Step-by-Step Guide to Downloading TCGA Data from GDC

January 10, 2025 Off By admin

The Genomic Data Commons (GDC) is the primary repository for The Cancer Genome Atlas (TCGA) data. This guide provides a detailed protocol for downloading TCGA data from the GDC using the GDC Data Transfer Tool and other methods.

Table of Contents

Step 1: Access the GDC Data Portal

Go to the GDC Data Portal.
Use the search and filtering options to find the datasets you need. You can filter by project (e.g., TCGA), data category (e.g., DNA methylation, gene expression), and data type (e.g., raw data, processed data).

Step 2: Obtain a Manifest File

After selecting the files you want to download, add them to your cart.
Click on the “Cart” icon in the top-right corner.
Click “Download Manifest” to download a manifest file (gdc_manifest.txt). This file contains the UUIDs of the selected files and is used to guide the download process.

Step 3: Install the GDC Data Transfer Tool

Download the GDC Data Transfer Tool from the GDC website.
Extract the downloaded file to a directory of your choice.
Add the directory to your system’s PATH for easy access.

Step 4: Download Data Using the Manifest File

Open a terminal or command prompt.
Navigate to the directory where the manifest file is located.
Run the following command to download the data:
bash
Copy
```
gdc-client download -m gdc_manifest.txt
```
This will download all the files listed in the manifest file to the current directory.

Step 5: Download Controlled-Access Data

To download controlled-access data, you need an authentication token.
Log in to the GDC Data Portal and download your token from the “Download Token” link under your username.
Save the token file (e.g., gdc-user-token.txt) in a secure location.
Run the following command to download controlled-access data:
bash
Copy
```
gdc-client download -m gdc_manifest.txt -t gdc-user-token.txt
```

Step 6: Download Data Using UUIDs

If you know the UUIDs of the files you want to download, you can download them directly using the following command:

gdc-client download <UUID>

Replace <UUID> with the actual UUID of the file.

Step 7: Troubleshooting Common Issues

7.1 GLIBC Version Error

Error: ./gdc-client: /lib64/libc.so.6: version 'GLIBC_2.14' not found
Solution: Upgrade your system’s GLIBC or use a different system (e.g., Ubuntu) that supports the required version.

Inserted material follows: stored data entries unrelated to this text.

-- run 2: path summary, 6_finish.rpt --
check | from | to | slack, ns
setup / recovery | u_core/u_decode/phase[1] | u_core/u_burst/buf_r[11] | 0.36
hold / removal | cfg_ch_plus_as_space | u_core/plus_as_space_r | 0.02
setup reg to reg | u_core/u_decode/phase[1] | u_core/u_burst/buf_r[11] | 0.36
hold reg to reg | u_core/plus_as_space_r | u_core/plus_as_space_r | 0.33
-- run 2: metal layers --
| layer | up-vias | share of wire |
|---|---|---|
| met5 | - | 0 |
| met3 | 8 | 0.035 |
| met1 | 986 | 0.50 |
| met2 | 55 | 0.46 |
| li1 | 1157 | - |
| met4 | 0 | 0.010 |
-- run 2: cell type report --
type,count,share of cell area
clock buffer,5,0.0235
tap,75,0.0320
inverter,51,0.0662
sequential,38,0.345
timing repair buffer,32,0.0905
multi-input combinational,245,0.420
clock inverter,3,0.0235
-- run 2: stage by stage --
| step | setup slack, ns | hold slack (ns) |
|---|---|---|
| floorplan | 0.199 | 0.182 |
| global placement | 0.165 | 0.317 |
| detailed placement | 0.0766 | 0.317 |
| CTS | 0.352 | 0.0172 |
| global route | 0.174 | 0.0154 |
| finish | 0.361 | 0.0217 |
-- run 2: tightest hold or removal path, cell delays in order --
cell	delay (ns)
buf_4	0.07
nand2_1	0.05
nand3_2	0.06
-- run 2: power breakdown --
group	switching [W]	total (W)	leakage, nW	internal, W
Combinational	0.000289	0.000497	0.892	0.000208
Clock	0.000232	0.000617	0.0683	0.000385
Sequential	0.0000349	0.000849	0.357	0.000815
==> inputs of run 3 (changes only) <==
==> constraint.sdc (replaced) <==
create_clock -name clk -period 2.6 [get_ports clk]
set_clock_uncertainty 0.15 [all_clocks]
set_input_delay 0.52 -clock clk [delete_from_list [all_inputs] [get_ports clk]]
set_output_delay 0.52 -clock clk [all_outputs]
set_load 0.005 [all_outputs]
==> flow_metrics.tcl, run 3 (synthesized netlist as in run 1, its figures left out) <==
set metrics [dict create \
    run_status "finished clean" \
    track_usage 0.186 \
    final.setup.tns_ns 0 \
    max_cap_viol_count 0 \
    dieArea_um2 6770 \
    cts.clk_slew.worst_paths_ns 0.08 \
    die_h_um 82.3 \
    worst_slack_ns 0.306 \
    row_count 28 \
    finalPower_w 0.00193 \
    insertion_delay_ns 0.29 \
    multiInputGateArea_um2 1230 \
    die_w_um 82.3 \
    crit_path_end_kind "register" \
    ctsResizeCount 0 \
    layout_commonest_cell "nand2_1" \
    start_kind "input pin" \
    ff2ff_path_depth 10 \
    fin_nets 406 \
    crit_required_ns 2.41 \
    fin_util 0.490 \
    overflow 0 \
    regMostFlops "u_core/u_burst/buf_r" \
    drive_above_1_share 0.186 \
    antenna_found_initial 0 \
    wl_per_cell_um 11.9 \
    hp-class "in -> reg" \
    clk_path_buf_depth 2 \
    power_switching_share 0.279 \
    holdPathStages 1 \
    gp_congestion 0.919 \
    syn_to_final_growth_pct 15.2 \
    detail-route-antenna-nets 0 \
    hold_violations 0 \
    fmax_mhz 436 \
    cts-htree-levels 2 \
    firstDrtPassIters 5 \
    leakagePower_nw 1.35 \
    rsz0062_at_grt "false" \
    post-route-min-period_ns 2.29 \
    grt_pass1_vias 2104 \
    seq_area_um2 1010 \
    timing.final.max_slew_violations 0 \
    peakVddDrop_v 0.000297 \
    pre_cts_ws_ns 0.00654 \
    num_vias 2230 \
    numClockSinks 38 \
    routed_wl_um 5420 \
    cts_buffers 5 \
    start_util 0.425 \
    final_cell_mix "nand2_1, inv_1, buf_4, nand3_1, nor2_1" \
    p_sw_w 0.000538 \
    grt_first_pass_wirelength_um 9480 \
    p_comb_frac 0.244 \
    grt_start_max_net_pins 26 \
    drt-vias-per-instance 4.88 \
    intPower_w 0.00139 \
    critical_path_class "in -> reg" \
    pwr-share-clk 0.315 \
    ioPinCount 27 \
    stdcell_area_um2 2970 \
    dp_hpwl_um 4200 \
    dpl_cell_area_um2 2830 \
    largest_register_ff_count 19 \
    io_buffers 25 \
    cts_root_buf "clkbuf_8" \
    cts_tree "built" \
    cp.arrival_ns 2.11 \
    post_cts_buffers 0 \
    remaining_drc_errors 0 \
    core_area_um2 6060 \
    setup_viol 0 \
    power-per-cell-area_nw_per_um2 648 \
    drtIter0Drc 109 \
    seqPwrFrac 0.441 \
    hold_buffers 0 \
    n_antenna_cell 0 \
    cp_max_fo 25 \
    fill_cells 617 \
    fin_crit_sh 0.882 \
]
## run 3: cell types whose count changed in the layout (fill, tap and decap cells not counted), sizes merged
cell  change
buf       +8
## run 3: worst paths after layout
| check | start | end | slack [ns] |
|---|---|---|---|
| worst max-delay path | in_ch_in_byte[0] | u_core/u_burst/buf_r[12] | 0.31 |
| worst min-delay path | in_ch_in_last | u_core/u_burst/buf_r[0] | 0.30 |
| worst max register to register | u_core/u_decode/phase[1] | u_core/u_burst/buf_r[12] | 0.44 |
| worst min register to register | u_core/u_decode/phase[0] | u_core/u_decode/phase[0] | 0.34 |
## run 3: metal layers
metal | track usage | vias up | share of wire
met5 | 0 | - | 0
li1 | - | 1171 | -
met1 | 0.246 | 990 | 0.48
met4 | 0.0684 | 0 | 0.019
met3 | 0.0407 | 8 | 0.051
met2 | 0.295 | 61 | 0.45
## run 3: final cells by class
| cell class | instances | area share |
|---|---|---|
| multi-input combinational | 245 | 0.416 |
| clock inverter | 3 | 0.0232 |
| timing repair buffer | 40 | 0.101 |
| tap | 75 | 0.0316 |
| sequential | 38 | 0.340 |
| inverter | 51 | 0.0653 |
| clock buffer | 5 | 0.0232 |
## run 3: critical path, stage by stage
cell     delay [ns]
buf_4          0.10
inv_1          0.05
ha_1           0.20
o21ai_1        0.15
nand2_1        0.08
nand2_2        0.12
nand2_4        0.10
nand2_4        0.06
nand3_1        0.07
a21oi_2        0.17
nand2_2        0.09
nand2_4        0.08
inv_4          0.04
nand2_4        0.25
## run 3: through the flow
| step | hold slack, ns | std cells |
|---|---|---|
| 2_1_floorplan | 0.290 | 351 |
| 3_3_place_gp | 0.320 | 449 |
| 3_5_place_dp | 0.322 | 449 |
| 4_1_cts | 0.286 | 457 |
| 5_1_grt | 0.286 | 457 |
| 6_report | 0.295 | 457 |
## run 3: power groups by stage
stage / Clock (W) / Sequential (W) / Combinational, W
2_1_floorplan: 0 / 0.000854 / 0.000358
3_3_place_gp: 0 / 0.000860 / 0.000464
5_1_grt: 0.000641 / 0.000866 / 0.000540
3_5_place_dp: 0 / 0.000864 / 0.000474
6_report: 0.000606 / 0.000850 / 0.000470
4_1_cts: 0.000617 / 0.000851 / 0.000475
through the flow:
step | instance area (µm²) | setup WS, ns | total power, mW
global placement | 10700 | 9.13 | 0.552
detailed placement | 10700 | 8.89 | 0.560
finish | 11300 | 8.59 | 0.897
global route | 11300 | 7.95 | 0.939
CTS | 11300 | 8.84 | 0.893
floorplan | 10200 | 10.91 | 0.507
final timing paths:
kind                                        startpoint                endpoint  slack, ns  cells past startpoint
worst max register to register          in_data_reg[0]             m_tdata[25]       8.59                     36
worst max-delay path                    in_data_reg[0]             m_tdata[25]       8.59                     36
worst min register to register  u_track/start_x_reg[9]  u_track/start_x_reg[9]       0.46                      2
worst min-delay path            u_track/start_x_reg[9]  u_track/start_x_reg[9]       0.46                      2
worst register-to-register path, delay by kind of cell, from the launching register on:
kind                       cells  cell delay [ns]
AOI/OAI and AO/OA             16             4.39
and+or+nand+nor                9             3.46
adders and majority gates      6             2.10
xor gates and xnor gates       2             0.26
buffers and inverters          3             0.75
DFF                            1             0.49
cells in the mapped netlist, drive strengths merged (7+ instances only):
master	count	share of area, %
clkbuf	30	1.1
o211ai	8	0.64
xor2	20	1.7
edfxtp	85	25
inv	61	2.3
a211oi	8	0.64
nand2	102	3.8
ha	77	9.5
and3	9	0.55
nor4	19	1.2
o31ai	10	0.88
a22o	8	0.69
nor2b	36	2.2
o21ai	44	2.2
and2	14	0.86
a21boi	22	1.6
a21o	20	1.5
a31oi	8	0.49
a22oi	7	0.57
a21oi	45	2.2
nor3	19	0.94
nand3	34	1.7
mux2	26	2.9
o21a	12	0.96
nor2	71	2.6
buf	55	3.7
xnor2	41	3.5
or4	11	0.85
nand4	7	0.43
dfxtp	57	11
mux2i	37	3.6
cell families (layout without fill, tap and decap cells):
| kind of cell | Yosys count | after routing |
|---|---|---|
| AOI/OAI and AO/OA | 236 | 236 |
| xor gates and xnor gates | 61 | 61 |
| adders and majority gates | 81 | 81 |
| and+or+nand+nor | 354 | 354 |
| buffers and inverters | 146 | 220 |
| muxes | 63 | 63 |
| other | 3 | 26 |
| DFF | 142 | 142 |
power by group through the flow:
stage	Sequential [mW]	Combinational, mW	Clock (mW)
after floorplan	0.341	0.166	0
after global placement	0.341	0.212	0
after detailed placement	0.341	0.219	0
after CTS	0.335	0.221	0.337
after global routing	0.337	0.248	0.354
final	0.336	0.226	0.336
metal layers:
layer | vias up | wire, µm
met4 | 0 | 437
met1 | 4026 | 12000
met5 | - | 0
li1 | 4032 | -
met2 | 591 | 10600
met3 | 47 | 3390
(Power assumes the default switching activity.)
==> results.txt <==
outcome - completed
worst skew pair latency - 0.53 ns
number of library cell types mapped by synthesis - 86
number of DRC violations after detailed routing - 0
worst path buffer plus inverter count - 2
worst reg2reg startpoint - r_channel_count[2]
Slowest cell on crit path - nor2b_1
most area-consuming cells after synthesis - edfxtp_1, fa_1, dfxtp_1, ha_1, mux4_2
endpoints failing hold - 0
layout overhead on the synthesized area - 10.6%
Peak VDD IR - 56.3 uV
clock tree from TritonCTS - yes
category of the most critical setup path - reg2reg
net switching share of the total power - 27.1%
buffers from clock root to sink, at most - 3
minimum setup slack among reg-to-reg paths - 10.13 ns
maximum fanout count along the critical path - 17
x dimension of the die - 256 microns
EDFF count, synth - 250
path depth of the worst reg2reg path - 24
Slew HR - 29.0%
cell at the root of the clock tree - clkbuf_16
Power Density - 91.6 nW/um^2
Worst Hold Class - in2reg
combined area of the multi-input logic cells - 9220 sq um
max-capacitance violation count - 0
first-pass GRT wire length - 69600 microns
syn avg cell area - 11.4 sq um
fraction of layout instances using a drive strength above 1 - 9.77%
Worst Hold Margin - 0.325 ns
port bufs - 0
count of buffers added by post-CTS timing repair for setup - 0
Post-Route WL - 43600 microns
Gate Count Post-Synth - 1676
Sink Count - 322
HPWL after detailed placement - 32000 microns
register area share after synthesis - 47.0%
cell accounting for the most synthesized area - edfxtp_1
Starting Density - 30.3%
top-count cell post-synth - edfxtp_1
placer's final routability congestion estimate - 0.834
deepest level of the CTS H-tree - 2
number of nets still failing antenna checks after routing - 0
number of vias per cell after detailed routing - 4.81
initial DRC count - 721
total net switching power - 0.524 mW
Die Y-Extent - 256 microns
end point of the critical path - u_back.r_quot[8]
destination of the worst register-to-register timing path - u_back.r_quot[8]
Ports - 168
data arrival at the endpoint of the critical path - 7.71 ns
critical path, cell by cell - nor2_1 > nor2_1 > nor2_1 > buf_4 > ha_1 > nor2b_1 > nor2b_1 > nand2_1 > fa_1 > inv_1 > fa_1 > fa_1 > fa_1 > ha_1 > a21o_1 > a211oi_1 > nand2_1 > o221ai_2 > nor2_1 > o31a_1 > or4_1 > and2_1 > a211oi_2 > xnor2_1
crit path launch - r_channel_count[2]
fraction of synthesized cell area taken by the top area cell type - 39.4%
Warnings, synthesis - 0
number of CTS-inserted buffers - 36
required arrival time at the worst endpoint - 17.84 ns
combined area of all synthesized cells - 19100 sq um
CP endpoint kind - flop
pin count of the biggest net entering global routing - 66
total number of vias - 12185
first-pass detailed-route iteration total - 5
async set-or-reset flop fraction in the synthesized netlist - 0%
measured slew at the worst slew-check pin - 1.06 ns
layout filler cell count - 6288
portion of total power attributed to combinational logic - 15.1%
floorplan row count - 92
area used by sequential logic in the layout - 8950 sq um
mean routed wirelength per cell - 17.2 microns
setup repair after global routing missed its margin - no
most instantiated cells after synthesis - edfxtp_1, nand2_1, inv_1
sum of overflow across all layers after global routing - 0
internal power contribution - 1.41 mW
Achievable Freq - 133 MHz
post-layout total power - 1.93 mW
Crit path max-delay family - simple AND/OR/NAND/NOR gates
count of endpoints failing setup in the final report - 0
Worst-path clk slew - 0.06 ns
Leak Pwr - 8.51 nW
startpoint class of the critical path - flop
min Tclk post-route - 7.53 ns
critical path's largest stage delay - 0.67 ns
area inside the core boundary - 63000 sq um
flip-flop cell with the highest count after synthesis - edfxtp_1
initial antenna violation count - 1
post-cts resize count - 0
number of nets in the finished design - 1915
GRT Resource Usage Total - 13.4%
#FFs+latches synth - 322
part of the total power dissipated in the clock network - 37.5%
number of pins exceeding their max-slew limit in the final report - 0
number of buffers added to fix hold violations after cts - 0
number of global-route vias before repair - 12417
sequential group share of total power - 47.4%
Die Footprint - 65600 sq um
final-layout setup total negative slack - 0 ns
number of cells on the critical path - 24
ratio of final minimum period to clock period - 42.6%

7.2 Internet Connection Issues

Error: Download fails due to internet problems.
Solution: Retry the download. The GDC Data Transfer Tool supports resuming interrupted downloads.

7.3 Permission Issues

Error: Permission denied when running gdc-client.
Solution: Use chmod to make the file executable:
bash
Copy
```
chmod +x gdc-client
```

Step 8: Using the GenomicDataCommons R Package

For a programmatic approach, you can use the GenomicDataCommons R package to query and download TCGA data.

8.1 Install the Package

if (!require("BiocManager", quietly = TRUE))
    install.packages("BiocManager")
BiocManager::install("GenomicDataCommons")

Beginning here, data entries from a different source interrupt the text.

[src/design/tpe_pkg.sv]
// shared types, constants and helpers of the trapezoid profile evaluator
`timescale 1ns / 1ps
package tpe_pkg;

  localparam int ADDR_W = 5;
  localparam logic [30:0] MIN_DISTANCE = 31'd29;

  typedef enum logic [2:0] {
    REG_DISTANCE   = 3'd0,
    REG_ACCEL_END  = 3'd1,
    REG_DECEL_START = 3'd2,
    REG_END_TIME   = 3'd3,
    REG_PEAK_ACCEL = 3'd4,
    REG_PEAK_VEL   = 3'd5,
    REG_START_POS  = 3'd6,
    REG_DIRECTION  = 3'd7
  } reg_idx_t;

  typedef enum logic [2:0] {
    PH_ZERO   = 3'd0,
    PH_ACCEL  = 3'd1,
    PH_CRUISE = 3'd2,
    PH_DECEL  = 3'd3,
    PH_DONE   = 3'd4
  } phase_t;

  typedef enum logic [1:0] {
    DIR_NONE = 2'd0,
    DIR_POS  = 2'd1
  } dir_code_t;

  typedef struct packed {
    logic [30:0]        distance;
    logic [30:0]        accel_end_time;
    logic [30:0]        decel_start_time;
    logic [30:0]        end_time;
    logic [30:0]        peak_accel;
    logic [30:0]        peak_velocity;
    logic signed [31:0] start_position;
    logic [1:0]         direction;
  } cfg_t;

  function automatic logic signed [31:0] sat32(input logic signed [65:0] x);
    logic signed [31:0] r;
    if (x > 66'sh0_7FFF_FFFF) begin
      r = 32'sh7FFF_FFFF;
    end else if (x < -66'sh0_8000_0000) begin
      r = 32'sh8000_0000;
    end else begin
      r = x[31:0];
    end
    return r;
  endfunction

endpackage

8.2 Query and Download Data

library(GenomicDataCommons)
library(magrittr)

# Build a manifest for gene expression data from ovarian cancer
ge_manifest <- files() %>%
    filter(~ cases.project.project_id == 'TCGA-OV' &
           type == 'gene_expression' &
           analysis.workflow_type == 'HTSeq - Counts') %>%
    manifest()

# Download the files
destdir <- tempdir()
fnames <- lapply(ge_manifest$id, gdcdata, destination_dir = destdir, overwrite = TRUE, progress = FALSE)

Step 9: Merging and Processing Downloaded Data

After downloading, you may need to merge and process the data. For example, to merge gene expression files:

9.1 Using R

library(data.table)

# List all downloaded files
files <- list.files(path = destdir, pattern = "*.htseq.counts.gz", full.names = TRUE)

# Read and merge files
data_list <- lapply(files, fread)
merged_data <- Reduce(function(x, y) merge(x, y, by = "V1"), data_list)

# Save merged data
fwrite(merged_data, "merged_gene_expression.csv")

9.2 Using Python

import pandas as pd
import glob

# List all downloaded files
files = glob.glob("path/to/downloaded/files/*.htseq.counts.gz")

# Read and merge files
data_list = [pd.read_csv(f, sep="\t", header=None, names=["Gene", f.split("/")[-1].split(".")[0]]) for f in files]
merged_data = pd.concat(data_list, axis=1)

# Save merged data
merged_data.to_csv("merged_gene_expression.csv", index=False)

Conclusion

Downloading TCGA data from the GDC can be done efficiently using the GDC Data Transfer Tool or programmatically with the GenomicDataCommons R package. By following this guide, you can easily retrieve and process the data you need for your research. Whether you prefer command-line tools or scripting, this protocol provides a comprehensive approach to accessing TCGA data.